Também foram contemplados projetos de produção de álcool gel e de sabão para serem distribuídos na comunidade, além da criação de uma horta comunitária na ocupação a partir de uma iniciativa do curso de agroecologia do IFRS. “Esse projeto também visa o pagamento das pessoas da comunidade, muitas delas são nossos estudantes e perderam rendimentos, então a ideia é fazer geração de renda a partir da produção de alimentos para a segurança alimentar da comunidade e no futuro ampliar para que se torne um projeto permanente dentro da periferia”, afirma.

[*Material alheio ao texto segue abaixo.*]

### config.mk
export PLATFORM = sky130hd
export DESIGN_NAME = uart_msg_rx
export DESIGN_NICKNAME = d
export VERILOG_FILES = /design/src/rtl/uart_msg_rx.sv
export SDC_FILE = /design/constraint.sdc
export NUM_CORES = 1
export LEC_CHECK = 0
export CAP_MARGIN = 25
export CELL_PAD_IN_SITES_DETAIL_PLACEMENT = 0
export CELL_PAD_IN_SITES_GLOBAL_PLACEMENT = 1
export CORE_UTILIZATION = 44
export CTS_BUF_LIST = sky130_fd_sc_hd__clkbuf_4 sky130_fd_sc_hd__clkbuf_8 sky130_fd_sc_hd__clkbuf_16
export DETAILED_ROUTE_END_ITERATION = 10
export GPL_TIMING_DRIVEN = 0
export PLACE_DENSITY = 0.77
export SYNTH_ARGS = -nofsm -noshare
export SYNTH_HDL_FRONTEND = slang
export SYNTH_SLANG_ARGS = --single-unit
### constraint.sdc
create_clock -name CLK -period 4.2 [get_ports CLK]
set_input_delay 0.84 -clock CLK [delete_from_list [all_inputs] [get_ports CLK]]
set_output_delay 0.84 -clock CLK [all_outputs]
set_load 0.03 [all_outputs]
### src/rtl/uart_msg_rx.sv
// uart_msg_rx: oversampling 8N1 receiver that reassembles length-prefixed messages.
//
// Ports:
//   CLK        system clock, rising edge
//   RST        asynchronous active-high reset
//   in_bit     serial line, idles high, asynchronous to CLK
//   full_data  last good message; payload byte k at [BYTE_SIZE*k +: BYTE_SIZE],
//              length in byte NB-2, top byte zero
//   out_valid  one-cycle pulse when full_data is updated
//   frame_err  one-cycle pulse when a message is aborted
//   busy       high from start-bit qualification until the message completes or aborts
module uart_msg_rx #(
    parameter int FULL_DATA_SIZE = 40,
    parameter int BYTE_SIZE      = 8,
    parameter int FREQ_COEF      = 4,
    parameter int TIMEOUT_BITS   = 16
) (
    input  logic                      CLK,
    input  logic                      RST,
    input  logic                      in_bit,
    output logic [FULL_DATA_SIZE-1:0] full_data,
    output logic                      out_valid,
    output logic                      frame_err,
    output logic                      busy
);
    localparam int NB      = FULL_DATA_SIZE / BYTE_SIZE;
    localparam int MAX_LEN = NB - 2;
    localparam int PW      = MAX_LEN * BYTE_SIZE;
    localparam int CW      = $clog2(FREQ_COEF);
    localparam int BW      = $clog2(BYTE_SIZE);
    localparam int LW      = $clog2(NB);
    localparam int TO      = TIMEOUT_BITS * FREQ_COEF;
    localparam int TW      = $clog2(TO);

    typedef enum logic [1:0] {IDLE, START, DATA, STOP} bit_st_t;
    typedef enum logic {HDR, PAY} phase_t;

    bit_st_t               st;
    phase_t                phase;
    logic                  sync1, line;
    logic [CW-1:0]         cnt;
    logic [BW-1:0]         bit_idx;
    logic [BYTE_SIZE-1:0]  shreg, len;
    logic [LW-1:0]         byte_cnt;
    logic [PW-1:0]         pay, pay_nxt;
    logic [TW-1:0]         tcnt;

    // Staging word with the byte just deframed merged in at the current slot,
    // so the final payload byte can complete the message in the same cycle.
    always_comb begin
        pay_nxt = pay;
        pay_nxt[byte_cnt*BYTE_SIZE +: BYTE_SIZE] = shreg;
    end

    always_ff @(posedge CLK or posedge RST) begin
        if (RST) begin
            sync1     <= 1'b1;
            line      <= 1'b1;
            st        <= IDLE;
            phase     <= HDR;
            cnt       <= '0;
            bit_idx   <= '0;
            shreg     <= '0;
            len       <= '0;
            byte_cnt  <= '0;
            pay       <= '0;
            tcnt      <= '0;
            full_data <= '0;
            out_valid <= 1'b0;
            frame_err <= 1'b0;
            busy      <= 1'b0;
        end else begin
            sync1     <= in_bit;
            line      <= sync1;
            out_valid <= 1'b0;
            frame_err <= 1'b0;
            case (st)
                IDLE: begin
                    cnt <= '0;
                    if (!line) begin
                        st   <= START;
                        busy <= 1'b1;
                        tcnt <= '0;
                    end else if (phase == PAY) begin
                        // Inter-byte gap inside a message is bounded.
                        if (tcnt == TW'(TO - 1)) begin
                            frame_err <= 1'b1;
                            phase     <= HDR;
                            busy      <= 1'b0;
                            tcnt      <= '0;
                        end else begin
                            tcnt <= tcnt + TW'(1);
                        end
                    end
                end
                START: begin
                    cnt <= cnt + CW'(1);
                    if (cnt == CW'(FREQ_COEF/2 - 1)) begin
                        cnt     <= '0;
                        bit_idx <= '0;
                        if (line) begin
                            // Glitch: drop back silently; a message in progress stays busy.
                            st   <= IDLE;
                            busy <= (phase == PAY);
                        end else begin
                            st <= DATA;
                        end
                    end
                end
                DATA: begin
                    cnt <= cnt + CW'(1);
                    if (cnt == CW'(FREQ_COEF - 1)) begin
                        cnt     <= '0;
                        shreg   <= {line, shreg[BYTE_SIZE-1:1]};
                        bit_idx <= bit_idx + BW'(1);
                        if (bit_idx == BW'(BYTE_SIZE - 1))
                            st <= STOP;
                    end
                end
                STOP: begin
                    cnt <= cnt + CW'(1);
                    if (cnt == CW'(FREQ_COEF - 1)) begin
                        cnt <= '0;
                        st  <= IDLE;
                        if (!line || (phase == HDR && shreg > BYTE_SIZE'(MAX_LEN))) begin
                            frame_err <= 1'b1;
                            phase     <= HDR;
                            busy      <= 1'b0;
                        end else if (phase == HDR) begin
                            if (shreg == '0) begin
                                full_data <= '0;
                                out_valid <= 1'b1;
                                busy      <= 1'b0;
                            end else begin
                                len      <= shreg;
                                byte_cnt <= '0;
                                pay      <= '0;
                                phase    <= PAY;
                            end
                        end else begin
                            pay      <= pay_nxt;
                            byte_cnt <= byte_cnt + LW'(1);
                            if (BYTE_SIZE'(byte_cnt) + BYTE_SIZE'(1) == len) begin
                                full_data <= {BYTE_SIZE'(0), len, pay_nxt};
                                out_valid <= 1'b1;
                                busy      <= 1'b0;
                                phase     <= HDR;
                            end
                        end
                    end
                end
            endcase
        end
    end
endmodule

## Word level (Yosys, flattened, before mapping)

Cells that the tools add are included.
Widths: inputs -> output; s select.

| operators by class | value |
|---|---|
| bitwise operators | 3 |
| reduce and logical (&&, ||, !) cells | 19 |
| div/mod/pow operators | 0 |
| mux-type cells | 56 |
| multiply operators | 0 |
| shift-type cells | 2 |
| equal/unequal tests | 22 |
| order comparisons | 1 |
| $add $sub $neg | 6 |

Operators with widths:

| kind | number |
|---|---|
| $mux 40 | 3 |
| $mux 24 | 2 |
| $neg 6->34 | 1 |
| $shift 8x34->24 const A | 1 |
| $shiftx 8x34->24 | 1 |
| $mux 1 | 29 |
| $bwmux 24 | 1 |
| $mux 6 | 3 |
| $ne 2x2->1 const B | 9 |
| $mux 2 | 8 |
| $reduce_and 5->1 | 3 |
| $mux 3 | 4 |
| $eq 4x8->1 | 1 |
| $gt 8x2->1 const B | 1 |
| $logic_not 8->1 | 1 |
| $ne 4x4->1 const B | 2 |
| $pmux 2 s4 | 1 |
| $reduce_and 8->1 | 1 |
| $add 3x1->3 const B | 2 |
| $add 6x1->6 const B | 1 |
| $eq 2x2->1 const B | 3 |
| $eq 6x6->1 const B | 1 |
| $ne 3x3->1 const B | 2 |
| $pmux 2 s3 | 1 |
| other kinds (19) | 27 |

| storage, ports and cells | value |
|---|---|
| bits in latches | 0 |
| RAM bits | 0 |
| logic and storage cells | 124 |
| ROM bits | 0 |
| flip-flop bits (word level) | 102 |
| output and inout bits | 43 |
| memories | 0 |
| input port bits | 3 |

## Depth between registers and ports, before layout

| depth | value |
|---|---|
| depth after elaboration | 7 |
| mapped depth | 10 |
| depth with buffers taken out | 8 |

## Worst setup path after synthesis

No wires, ideal clock.

| path | value |
|---|---|
| kind | reg2reg |
| start | register byte_cnt[0] |
| end | register full_data[10] |
| path buffers | 3 |
| slack | 1.905 ns |
| required time | 4.075 ns |
| library setup time | 0.125 ns |
| arrival | 2.170 ns |
| stages on the path, launching flop included | 11 |
| clock period less this slack | 2.295 ns |
| cells stage by stage | dfrtp_1 -> clkbuf_2 -> inv_1 -> ha_1 -> xor2_1 -> nor2_1 -> a32oi_1 -> or3_1 -> buf_6 -> buf_12 -> mux2_4 |

| between the ends | value |
|---|---|
| cells in the longest elaborated chain, start to end | 5 |
| elaborated cells between the ends (all ways) | 10 |
| classes of those cells | add/sub: 2; eq/ne: 2; shift: 2; mux: 3; reduce/logical: 1 |

Ends and longest elaborated chain:

| element | line | text |
|---|---|---|
| start, declared | 44 | `logic [LW-1:0] byte_cnt;` |
| start signal, assigned | 142 | `byte_cnt <= byte_cnt + LW'(1);` |
| $neg 6->34 | 52 | `pay_nxt[byte_cnt*BYTE_SIZE +: BYTE_SIZE] = shreg;` |
| $shiftx 8x34->24 / $shift 8x34->24 (equally long branches) | 52 |  |
| $bwmux 24 | 52 |  |
| $mux 40 | 143 | `if (BYTE_SIZE'(byte_cnt) + BYTE_SIZE'(1) == len) begin` |
| $mux 40 | 129 | `end else if (phase == HDR) begin` |
| end signal, assigned | 144 | `full_data <= {BYTE_SIZE'(0), len, pay_nxt};` |
| end, declared | 21 | `output logic [FULL_DATA_SIZE-1:0] full_data,` |

Parallel ways exist; a longest one is shown, timed or not. The select of a mux whose other input is x is not followed.
A chain may end at the register's enable or synchronous reset.

## Worst setup path after layout

| path | value |
|---|---|
| start | register byte_cnt[0] |
| end | register full_data[14] |

Same word-level chain as after synthesis.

Dados referentes à situação socioeconômica dos 797 estudantes vinculados ao campus Restinga mostram um pouco da realidade socioeconômica na região, apresentando um total de 512 famílias (64,24%) com acesso precário e irregular à renda. O levantamento divulgado pelo IFRS aponta que as famílias nessa situação ou não possuem renda fixa em decorrência de relações informais de trabalho, ou apresentam renda nula em razão de situação de desemprego. Já o acesso regular à renda (renda fixa) é identificada em apenas 285 famílias do total das 797 famílias (35,75%).

Do total das 797 famílias, 112 (14%) configuram-se como famílias extensas ou numerosas, sendo compostas por cinco ou mais membros. As famílias chefiadas pela mulher chegam a 35%. Já o percentual de famílias que vivem em ocupação ou área não regularizada é de 28,23%.

A fim de apoiar esses estudantes em situação de vulnerabilidade social, para além das iniciativas institucionais, os servidores do IFRS lançaram uma campanha de solidariedade que visa a aquisição de gêneros alimentícios. Intitulada Convida 19 (1 = 20), a campanha tem a meta de arrecadar o equivalente a uma cesta básica por estudante beneficiário no valor de R$ 100,00 a cada dois meses, que serão doadas às famílias dos estudantes.


IFRS já iniciou doações a moradores da comunidade Vida Nova / Foto: Divulgação

“Se chama Convida 19 porque tu contribui com a campanha e compartilha com 19 pessoas”, conta a coordenadora, que celebra o valor já arrecadado de cerca de R$ 8 mil. “Estamos fazendo a compra e vamos distribuir cestas de alimentos agroecológicos de hortaliças e legumes que vamos adquirir do assentamento do MST Filhos de Sepé, de Viamão”, explica, lembrando que junto das cestas serão entregues aos alunos em situação de vulnerabilidade máscaras de proteção e um livro.

Essa parceria com o MST já ocorre no campus, conta Milena. “Todas as terças-feiras, três famílias fazem a feira orgânica aqui no campus, e eles também perderam seus rendimentos com a pandemia. Então essa é uma forma também de inserir e fomentar geração de renda para esses agricultores”, destaca, apontando que o grupo de servidores faz o que consegue para ajudar a comunidade. “A Restinga é muito grande, existem várias iniciativas e não conseguimos agregar em todas elas, mas vamos tentando”, conclui.